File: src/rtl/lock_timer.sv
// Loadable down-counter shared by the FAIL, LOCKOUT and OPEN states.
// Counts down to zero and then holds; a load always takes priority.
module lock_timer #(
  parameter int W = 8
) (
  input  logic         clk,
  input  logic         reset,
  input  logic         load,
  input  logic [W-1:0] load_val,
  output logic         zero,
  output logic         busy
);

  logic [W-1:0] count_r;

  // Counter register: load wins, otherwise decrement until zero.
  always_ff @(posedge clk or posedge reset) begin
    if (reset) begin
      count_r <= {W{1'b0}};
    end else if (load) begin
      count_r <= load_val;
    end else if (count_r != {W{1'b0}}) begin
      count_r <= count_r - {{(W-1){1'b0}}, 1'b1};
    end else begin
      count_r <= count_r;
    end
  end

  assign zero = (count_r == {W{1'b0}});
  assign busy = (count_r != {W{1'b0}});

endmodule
...
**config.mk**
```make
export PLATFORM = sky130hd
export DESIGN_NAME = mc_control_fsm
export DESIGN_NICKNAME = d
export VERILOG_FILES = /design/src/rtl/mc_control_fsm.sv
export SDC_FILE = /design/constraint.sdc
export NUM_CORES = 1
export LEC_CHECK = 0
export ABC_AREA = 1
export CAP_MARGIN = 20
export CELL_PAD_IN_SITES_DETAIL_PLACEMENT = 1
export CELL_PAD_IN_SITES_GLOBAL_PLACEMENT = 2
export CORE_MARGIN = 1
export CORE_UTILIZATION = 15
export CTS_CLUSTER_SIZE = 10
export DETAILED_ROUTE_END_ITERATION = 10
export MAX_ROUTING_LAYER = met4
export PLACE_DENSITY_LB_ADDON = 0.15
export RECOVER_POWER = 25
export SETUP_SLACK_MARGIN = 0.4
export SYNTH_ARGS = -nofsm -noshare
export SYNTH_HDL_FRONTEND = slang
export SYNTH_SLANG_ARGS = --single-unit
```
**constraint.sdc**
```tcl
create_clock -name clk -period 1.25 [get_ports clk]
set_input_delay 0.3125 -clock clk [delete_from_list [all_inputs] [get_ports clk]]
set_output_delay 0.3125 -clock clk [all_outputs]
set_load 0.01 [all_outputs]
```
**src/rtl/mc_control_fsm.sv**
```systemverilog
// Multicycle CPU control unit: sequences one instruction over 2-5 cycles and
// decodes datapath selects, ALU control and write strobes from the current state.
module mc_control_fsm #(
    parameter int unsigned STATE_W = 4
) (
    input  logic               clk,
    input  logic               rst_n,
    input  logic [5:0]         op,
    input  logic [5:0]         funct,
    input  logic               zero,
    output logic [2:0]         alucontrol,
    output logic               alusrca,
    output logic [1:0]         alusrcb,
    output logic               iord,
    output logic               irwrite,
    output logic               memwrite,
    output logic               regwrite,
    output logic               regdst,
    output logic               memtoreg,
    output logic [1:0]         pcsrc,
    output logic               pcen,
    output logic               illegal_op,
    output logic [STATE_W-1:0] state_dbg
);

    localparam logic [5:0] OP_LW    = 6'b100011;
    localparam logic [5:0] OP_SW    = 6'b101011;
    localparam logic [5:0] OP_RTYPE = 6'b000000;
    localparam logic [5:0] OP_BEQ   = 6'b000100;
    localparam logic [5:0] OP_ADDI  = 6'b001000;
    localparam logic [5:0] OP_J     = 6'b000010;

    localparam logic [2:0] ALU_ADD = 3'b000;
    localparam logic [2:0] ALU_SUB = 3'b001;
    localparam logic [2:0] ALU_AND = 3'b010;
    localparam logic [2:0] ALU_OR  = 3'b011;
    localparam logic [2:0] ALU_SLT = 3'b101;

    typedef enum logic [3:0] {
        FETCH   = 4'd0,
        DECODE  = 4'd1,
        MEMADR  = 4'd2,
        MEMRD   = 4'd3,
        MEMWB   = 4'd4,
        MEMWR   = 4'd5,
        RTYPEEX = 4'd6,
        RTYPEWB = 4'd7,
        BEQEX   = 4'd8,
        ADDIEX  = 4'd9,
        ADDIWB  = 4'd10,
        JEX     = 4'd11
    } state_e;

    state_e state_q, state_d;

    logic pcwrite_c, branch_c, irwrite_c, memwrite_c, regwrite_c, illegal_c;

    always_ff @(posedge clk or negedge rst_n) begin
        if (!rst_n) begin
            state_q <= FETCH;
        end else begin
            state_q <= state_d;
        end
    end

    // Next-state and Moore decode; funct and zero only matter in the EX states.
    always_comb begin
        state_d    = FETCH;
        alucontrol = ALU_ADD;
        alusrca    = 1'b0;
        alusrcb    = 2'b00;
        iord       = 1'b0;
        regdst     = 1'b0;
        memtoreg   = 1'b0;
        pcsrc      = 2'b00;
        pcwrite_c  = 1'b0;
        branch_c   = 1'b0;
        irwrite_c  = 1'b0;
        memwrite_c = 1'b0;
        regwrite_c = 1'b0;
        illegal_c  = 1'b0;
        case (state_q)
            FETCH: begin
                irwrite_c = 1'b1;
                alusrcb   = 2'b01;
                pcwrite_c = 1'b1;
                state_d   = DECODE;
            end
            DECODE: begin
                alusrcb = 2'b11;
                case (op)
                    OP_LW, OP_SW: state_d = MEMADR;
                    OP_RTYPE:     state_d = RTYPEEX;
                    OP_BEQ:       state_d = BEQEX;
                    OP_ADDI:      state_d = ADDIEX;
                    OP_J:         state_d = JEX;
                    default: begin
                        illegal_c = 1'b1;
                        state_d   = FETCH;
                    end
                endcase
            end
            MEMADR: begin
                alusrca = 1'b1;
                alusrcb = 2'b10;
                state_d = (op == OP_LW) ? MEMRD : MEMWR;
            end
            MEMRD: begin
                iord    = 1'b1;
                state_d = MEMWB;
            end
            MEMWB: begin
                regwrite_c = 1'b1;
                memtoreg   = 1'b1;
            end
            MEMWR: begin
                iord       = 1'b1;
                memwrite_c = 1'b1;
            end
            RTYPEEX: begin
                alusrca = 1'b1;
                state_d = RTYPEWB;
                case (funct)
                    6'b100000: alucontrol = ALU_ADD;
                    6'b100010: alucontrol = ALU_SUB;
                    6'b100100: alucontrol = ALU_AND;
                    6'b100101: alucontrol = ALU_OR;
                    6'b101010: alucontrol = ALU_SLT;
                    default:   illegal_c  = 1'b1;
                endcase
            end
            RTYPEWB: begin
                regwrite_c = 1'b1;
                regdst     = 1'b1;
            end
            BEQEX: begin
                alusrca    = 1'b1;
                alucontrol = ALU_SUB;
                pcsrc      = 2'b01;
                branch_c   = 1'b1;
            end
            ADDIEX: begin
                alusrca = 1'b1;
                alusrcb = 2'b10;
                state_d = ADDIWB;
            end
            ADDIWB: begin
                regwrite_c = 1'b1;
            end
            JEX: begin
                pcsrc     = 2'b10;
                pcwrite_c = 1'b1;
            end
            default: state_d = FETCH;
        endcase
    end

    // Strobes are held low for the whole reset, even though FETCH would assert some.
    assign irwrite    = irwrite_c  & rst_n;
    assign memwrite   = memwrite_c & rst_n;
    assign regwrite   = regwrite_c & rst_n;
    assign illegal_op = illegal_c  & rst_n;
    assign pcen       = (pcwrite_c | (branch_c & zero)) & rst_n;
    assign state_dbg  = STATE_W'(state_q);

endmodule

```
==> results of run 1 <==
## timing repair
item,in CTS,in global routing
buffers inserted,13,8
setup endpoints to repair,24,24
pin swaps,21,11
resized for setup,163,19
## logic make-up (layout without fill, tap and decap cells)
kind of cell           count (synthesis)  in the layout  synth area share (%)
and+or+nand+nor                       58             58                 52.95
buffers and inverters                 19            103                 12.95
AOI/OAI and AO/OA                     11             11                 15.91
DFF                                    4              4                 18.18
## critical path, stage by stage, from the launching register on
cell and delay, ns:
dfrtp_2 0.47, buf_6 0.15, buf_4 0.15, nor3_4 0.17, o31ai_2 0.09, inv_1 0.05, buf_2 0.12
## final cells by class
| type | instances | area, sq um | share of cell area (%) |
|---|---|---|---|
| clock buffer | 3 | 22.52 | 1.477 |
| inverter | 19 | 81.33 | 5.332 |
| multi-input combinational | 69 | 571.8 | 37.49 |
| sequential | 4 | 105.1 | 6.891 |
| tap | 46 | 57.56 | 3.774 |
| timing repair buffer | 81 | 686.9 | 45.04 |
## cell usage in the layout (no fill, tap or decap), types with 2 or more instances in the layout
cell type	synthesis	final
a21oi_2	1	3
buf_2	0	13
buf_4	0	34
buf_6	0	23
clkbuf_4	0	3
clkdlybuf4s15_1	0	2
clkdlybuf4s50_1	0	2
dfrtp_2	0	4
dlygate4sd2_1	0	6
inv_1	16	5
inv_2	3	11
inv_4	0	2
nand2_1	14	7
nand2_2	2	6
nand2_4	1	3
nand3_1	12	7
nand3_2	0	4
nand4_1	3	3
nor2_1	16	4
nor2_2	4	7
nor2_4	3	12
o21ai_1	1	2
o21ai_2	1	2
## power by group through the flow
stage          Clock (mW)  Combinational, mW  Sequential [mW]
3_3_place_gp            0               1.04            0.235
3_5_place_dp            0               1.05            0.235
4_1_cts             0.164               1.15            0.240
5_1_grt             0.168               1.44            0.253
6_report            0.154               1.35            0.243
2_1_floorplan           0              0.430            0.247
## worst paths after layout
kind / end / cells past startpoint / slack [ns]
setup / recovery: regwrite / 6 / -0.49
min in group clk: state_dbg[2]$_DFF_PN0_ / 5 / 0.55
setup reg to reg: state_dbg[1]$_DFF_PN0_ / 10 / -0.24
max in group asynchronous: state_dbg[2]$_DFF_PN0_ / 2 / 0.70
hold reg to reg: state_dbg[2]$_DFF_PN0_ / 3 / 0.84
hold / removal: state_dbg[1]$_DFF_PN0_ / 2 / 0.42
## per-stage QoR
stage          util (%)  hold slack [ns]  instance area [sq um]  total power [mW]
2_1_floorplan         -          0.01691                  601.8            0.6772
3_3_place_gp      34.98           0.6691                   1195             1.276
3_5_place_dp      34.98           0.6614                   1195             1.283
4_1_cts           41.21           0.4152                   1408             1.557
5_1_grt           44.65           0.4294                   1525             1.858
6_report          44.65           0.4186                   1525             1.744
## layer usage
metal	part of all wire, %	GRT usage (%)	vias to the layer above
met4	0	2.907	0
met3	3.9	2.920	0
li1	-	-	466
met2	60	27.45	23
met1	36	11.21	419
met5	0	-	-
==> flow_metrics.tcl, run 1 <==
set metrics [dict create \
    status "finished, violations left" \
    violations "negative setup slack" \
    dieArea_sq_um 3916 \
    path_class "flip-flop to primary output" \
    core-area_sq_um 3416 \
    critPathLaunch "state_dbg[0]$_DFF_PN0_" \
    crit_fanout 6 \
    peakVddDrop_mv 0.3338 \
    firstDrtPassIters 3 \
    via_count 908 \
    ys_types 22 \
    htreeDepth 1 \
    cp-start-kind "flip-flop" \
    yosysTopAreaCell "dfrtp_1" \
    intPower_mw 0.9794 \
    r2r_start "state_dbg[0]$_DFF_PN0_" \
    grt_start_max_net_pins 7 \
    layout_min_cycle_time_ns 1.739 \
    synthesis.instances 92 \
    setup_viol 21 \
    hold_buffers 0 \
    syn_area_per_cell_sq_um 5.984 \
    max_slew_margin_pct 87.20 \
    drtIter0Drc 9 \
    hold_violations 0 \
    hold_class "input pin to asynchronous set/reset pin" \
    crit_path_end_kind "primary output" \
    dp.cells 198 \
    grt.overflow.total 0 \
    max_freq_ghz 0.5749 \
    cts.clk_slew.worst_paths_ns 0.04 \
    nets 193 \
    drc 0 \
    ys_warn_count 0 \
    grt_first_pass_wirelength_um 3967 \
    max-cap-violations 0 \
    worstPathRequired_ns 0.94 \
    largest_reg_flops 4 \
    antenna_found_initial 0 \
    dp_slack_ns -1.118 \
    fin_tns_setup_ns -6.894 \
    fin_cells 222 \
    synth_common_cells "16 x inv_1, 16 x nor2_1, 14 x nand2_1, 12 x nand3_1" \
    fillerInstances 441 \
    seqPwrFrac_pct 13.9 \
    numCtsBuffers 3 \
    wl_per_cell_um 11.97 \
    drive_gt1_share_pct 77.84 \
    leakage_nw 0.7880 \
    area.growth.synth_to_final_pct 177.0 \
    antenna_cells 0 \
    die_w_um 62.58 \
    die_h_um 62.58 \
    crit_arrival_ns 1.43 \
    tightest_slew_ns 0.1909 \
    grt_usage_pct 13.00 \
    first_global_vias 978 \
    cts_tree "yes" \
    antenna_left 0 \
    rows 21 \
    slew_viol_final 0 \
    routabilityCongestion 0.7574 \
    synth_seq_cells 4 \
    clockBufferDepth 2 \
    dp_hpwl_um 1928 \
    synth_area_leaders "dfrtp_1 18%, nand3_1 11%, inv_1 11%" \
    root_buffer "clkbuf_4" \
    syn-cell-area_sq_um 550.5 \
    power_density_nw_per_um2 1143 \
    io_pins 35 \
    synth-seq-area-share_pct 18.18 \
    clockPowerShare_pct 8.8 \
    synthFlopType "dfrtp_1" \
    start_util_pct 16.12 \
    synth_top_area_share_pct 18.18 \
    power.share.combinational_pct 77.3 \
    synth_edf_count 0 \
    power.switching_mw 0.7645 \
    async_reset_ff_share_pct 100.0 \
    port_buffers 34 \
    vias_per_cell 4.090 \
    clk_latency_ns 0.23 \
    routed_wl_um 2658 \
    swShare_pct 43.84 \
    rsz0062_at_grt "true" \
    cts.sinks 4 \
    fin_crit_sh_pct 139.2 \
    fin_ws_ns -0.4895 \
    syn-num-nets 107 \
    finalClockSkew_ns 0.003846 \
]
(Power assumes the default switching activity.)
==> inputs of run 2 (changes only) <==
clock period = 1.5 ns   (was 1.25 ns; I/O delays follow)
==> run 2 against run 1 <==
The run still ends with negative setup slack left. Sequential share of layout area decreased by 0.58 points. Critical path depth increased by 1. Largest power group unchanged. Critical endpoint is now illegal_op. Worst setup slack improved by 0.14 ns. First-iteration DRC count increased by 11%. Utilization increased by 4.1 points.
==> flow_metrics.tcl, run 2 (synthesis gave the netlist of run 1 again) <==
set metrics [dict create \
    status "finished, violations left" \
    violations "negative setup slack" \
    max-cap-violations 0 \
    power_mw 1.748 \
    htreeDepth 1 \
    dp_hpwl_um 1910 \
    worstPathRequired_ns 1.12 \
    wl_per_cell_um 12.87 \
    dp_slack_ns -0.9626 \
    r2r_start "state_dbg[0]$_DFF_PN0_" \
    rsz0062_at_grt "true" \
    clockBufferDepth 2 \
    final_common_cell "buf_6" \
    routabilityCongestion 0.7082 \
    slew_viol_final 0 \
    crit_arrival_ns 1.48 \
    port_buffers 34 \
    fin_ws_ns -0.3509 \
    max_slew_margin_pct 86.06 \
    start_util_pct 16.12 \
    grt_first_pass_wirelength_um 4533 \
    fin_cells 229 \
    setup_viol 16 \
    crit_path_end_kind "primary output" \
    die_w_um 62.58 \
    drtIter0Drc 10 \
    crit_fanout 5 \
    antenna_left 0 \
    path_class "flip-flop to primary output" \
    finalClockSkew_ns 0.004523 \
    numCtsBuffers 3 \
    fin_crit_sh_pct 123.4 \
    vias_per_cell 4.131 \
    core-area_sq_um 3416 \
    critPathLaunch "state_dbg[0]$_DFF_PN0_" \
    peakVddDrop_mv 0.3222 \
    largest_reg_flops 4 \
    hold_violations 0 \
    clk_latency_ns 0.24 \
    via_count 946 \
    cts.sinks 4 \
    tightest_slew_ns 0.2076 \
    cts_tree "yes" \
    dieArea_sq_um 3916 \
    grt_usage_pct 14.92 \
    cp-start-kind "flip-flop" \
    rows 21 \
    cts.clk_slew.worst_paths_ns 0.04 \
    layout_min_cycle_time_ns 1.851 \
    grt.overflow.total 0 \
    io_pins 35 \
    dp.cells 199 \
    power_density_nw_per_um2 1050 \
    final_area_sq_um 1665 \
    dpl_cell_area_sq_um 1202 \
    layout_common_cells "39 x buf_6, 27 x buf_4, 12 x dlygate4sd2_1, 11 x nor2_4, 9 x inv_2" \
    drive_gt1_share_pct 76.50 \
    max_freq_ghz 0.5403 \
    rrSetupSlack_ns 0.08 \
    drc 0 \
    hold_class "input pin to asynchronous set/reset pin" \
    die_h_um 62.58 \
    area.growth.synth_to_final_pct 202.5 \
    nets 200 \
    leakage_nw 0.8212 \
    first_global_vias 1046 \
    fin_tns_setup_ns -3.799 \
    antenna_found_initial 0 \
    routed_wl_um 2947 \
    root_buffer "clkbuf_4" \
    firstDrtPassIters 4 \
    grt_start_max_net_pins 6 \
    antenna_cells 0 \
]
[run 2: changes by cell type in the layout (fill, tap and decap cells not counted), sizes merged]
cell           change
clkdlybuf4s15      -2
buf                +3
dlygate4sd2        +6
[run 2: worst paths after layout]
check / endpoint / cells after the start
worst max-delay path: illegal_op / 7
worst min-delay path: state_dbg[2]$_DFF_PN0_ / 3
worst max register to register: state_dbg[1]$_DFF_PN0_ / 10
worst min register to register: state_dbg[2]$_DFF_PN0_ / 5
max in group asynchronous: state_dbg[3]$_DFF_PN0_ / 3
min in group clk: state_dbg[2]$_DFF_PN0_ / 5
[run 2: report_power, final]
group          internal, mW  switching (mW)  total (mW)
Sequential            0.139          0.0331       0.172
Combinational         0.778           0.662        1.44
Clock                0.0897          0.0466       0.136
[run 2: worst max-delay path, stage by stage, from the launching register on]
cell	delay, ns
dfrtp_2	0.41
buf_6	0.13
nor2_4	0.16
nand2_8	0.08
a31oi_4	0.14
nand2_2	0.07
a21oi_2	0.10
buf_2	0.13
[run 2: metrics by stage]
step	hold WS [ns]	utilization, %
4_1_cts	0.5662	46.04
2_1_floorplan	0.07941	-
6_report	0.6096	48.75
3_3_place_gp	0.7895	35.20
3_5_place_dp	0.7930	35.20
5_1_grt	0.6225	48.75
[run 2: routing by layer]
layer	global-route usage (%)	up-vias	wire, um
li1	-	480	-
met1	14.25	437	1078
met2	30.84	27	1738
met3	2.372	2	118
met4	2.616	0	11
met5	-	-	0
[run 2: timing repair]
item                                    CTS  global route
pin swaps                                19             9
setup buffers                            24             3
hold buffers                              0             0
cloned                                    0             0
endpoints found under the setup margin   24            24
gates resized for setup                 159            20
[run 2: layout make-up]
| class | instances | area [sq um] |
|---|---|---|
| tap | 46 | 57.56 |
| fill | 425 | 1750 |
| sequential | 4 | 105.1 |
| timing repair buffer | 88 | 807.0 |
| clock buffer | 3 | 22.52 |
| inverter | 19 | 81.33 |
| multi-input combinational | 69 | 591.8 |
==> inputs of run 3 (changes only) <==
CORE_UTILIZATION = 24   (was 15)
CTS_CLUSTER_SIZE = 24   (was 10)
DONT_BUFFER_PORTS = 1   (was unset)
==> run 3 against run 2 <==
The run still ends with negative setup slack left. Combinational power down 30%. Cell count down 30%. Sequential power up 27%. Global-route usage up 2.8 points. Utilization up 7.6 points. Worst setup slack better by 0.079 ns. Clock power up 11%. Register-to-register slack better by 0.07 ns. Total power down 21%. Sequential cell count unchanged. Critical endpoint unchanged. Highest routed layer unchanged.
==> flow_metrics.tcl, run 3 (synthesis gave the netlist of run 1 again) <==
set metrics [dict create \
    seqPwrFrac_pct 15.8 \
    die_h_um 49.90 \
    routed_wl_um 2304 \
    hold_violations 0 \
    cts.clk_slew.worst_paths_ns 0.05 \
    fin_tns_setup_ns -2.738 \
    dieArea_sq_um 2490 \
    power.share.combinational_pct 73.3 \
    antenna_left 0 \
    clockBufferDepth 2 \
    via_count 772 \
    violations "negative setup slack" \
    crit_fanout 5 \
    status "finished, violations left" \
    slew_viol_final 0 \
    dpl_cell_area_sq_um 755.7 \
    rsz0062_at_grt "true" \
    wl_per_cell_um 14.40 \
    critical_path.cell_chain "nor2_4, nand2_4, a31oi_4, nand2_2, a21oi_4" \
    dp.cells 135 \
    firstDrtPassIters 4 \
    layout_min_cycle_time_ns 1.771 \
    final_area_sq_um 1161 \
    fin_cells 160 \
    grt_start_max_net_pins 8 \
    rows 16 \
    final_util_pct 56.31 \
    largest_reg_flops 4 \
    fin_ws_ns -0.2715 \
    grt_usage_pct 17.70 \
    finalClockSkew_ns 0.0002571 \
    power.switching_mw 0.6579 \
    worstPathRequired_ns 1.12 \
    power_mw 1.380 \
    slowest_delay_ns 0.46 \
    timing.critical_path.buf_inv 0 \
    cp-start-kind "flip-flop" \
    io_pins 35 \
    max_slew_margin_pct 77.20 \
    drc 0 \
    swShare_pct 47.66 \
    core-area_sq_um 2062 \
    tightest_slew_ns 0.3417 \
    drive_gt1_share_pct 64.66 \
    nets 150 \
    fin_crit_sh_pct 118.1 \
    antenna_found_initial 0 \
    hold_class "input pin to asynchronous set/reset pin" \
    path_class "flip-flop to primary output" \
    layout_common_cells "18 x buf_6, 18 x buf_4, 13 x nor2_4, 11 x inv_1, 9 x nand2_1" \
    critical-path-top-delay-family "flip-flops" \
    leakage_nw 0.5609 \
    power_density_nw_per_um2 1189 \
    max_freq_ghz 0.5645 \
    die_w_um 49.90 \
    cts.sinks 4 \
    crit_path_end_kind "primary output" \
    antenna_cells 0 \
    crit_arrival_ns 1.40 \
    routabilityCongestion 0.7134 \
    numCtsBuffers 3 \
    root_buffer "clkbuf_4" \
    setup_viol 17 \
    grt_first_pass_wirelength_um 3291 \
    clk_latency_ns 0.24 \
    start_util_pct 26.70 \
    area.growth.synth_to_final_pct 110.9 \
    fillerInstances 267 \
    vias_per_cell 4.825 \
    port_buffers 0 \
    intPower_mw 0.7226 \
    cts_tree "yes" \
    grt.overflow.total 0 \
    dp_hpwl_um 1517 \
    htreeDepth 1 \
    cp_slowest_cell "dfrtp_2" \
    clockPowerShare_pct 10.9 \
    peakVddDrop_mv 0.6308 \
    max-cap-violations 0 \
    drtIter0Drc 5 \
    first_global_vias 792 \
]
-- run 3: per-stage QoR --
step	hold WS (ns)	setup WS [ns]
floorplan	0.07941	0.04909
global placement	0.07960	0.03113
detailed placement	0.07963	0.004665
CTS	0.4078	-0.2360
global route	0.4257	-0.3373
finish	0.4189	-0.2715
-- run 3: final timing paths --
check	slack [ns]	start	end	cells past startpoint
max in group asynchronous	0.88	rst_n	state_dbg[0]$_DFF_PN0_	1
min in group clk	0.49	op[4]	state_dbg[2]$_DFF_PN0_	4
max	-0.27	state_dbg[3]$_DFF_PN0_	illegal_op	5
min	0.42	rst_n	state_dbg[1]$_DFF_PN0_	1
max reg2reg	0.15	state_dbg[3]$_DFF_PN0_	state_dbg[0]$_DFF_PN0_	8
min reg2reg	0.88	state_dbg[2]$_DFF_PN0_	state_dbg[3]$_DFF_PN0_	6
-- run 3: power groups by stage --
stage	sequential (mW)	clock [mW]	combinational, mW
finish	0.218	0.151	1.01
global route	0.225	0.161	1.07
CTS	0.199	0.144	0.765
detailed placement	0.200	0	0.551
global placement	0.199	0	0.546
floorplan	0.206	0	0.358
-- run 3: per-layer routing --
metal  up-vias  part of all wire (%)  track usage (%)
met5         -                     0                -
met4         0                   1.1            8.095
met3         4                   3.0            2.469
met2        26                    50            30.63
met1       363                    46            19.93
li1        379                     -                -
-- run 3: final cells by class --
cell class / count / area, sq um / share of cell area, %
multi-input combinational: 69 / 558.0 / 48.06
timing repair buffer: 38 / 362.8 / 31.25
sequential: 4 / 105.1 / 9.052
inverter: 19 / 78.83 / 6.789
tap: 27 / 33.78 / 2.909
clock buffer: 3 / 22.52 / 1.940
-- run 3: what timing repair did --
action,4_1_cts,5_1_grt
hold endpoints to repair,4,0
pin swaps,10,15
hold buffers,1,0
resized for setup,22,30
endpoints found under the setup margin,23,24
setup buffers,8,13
---
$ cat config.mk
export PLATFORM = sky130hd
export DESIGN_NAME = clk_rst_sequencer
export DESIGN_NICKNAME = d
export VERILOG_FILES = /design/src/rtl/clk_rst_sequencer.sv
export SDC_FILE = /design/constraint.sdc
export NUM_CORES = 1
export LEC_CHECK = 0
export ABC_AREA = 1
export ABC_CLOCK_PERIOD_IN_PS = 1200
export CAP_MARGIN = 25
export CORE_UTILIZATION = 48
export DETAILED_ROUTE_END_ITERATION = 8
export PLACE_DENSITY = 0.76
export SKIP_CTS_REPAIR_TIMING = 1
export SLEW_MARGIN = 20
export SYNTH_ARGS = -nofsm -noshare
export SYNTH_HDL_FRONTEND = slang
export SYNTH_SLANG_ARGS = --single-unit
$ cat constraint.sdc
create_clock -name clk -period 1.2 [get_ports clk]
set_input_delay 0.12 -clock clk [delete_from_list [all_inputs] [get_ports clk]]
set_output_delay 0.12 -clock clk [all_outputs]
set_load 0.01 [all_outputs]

[TASK DETAILS] Restate word for word the lines of the data above, starting at the line containing "[run 2: report_power, final]" and ending at the line containing "The run still ends with negative setup slack left. Combinational", both included, and nothing more.

[RESPONSE BOX]
[run 2: report_power, final]
group          internal, mW  switching (mW)  total (mW)
Sequential            0.139          0.0331       0.172
Combinational         0.778           0.662        1.44
Clock                0.0897          0.0466       0.136
[run 2: worst max-delay path, stage by stage, from the launching register on]
cell	delay, ns
dfrtp_2	0.41
buf_6	0.13
nor2_4	0.16
nand2_8	0.08
a31oi_4	0.14
nand2_2	0.07
a21oi_2	0.10
buf_2	0.13
[run 2: metrics by stage]
step	hold WS [ns]	utilization, %
4_1_cts	0.5662	46.04
2_1_floorplan	0.07941	-
6_report	0.6096	48.75
3_3_place_gp	0.7895	35.20
3_5_place_dp	0.7930	35.20
5_1_grt	0.6225	48.75
[run 2: routing by layer]
layer	global-route usage (%)	up-vias	wire, um
li1	-	480	-
met1	14.25	437	1078
met2	30.84	27	1738
met3	2.372	2	118
met4	2.616	0	11
met5	-	-	0
[run 2: timing repair]
item                                    CTS  global route
pin swaps                                19             9
setup buffers                            24             3
hold buffers                              0             0
cloned                                    0             0
endpoints found under the setup margin   24            24
gates resized for setup                 159            20
[run 2: layout make-up]
| class | instances | area [sq um] |
|---|---|---|
| tap | 46 | 57.56 |
| fill | 425 | 1750 |
| sequential | 4 | 105.1 |
| timing repair buffer | 88 | 807.0 |
| clock buffer | 3 | 22.52 |
| inverter | 19 | 81.33 |
| multi-input combinational | 69 | 591.8 |
==> inputs of run 3 (changes only) <==
CORE_UTILIZATION = 24   (was 15)
CTS_CLUSTER_SIZE = 24   (was 10)
DONT_BUFFER_PORTS = 1   (was unset)
==> run 3 against run 2 <==
The run still ends with negative setup slack left. Combinational power down 30%. Cell count down 30%. Sequential power up 27%. Global-route usage up 2.8 points. Utilization up 7.6 points. Worst setup slack better by 0.079 ns. Clock power up 11%. Register-to-register slack better by 0.07 ns. Total power down 21%. Sequential cell count unchanged. Critical endpoint unchanged. Highest routed layer unchanged.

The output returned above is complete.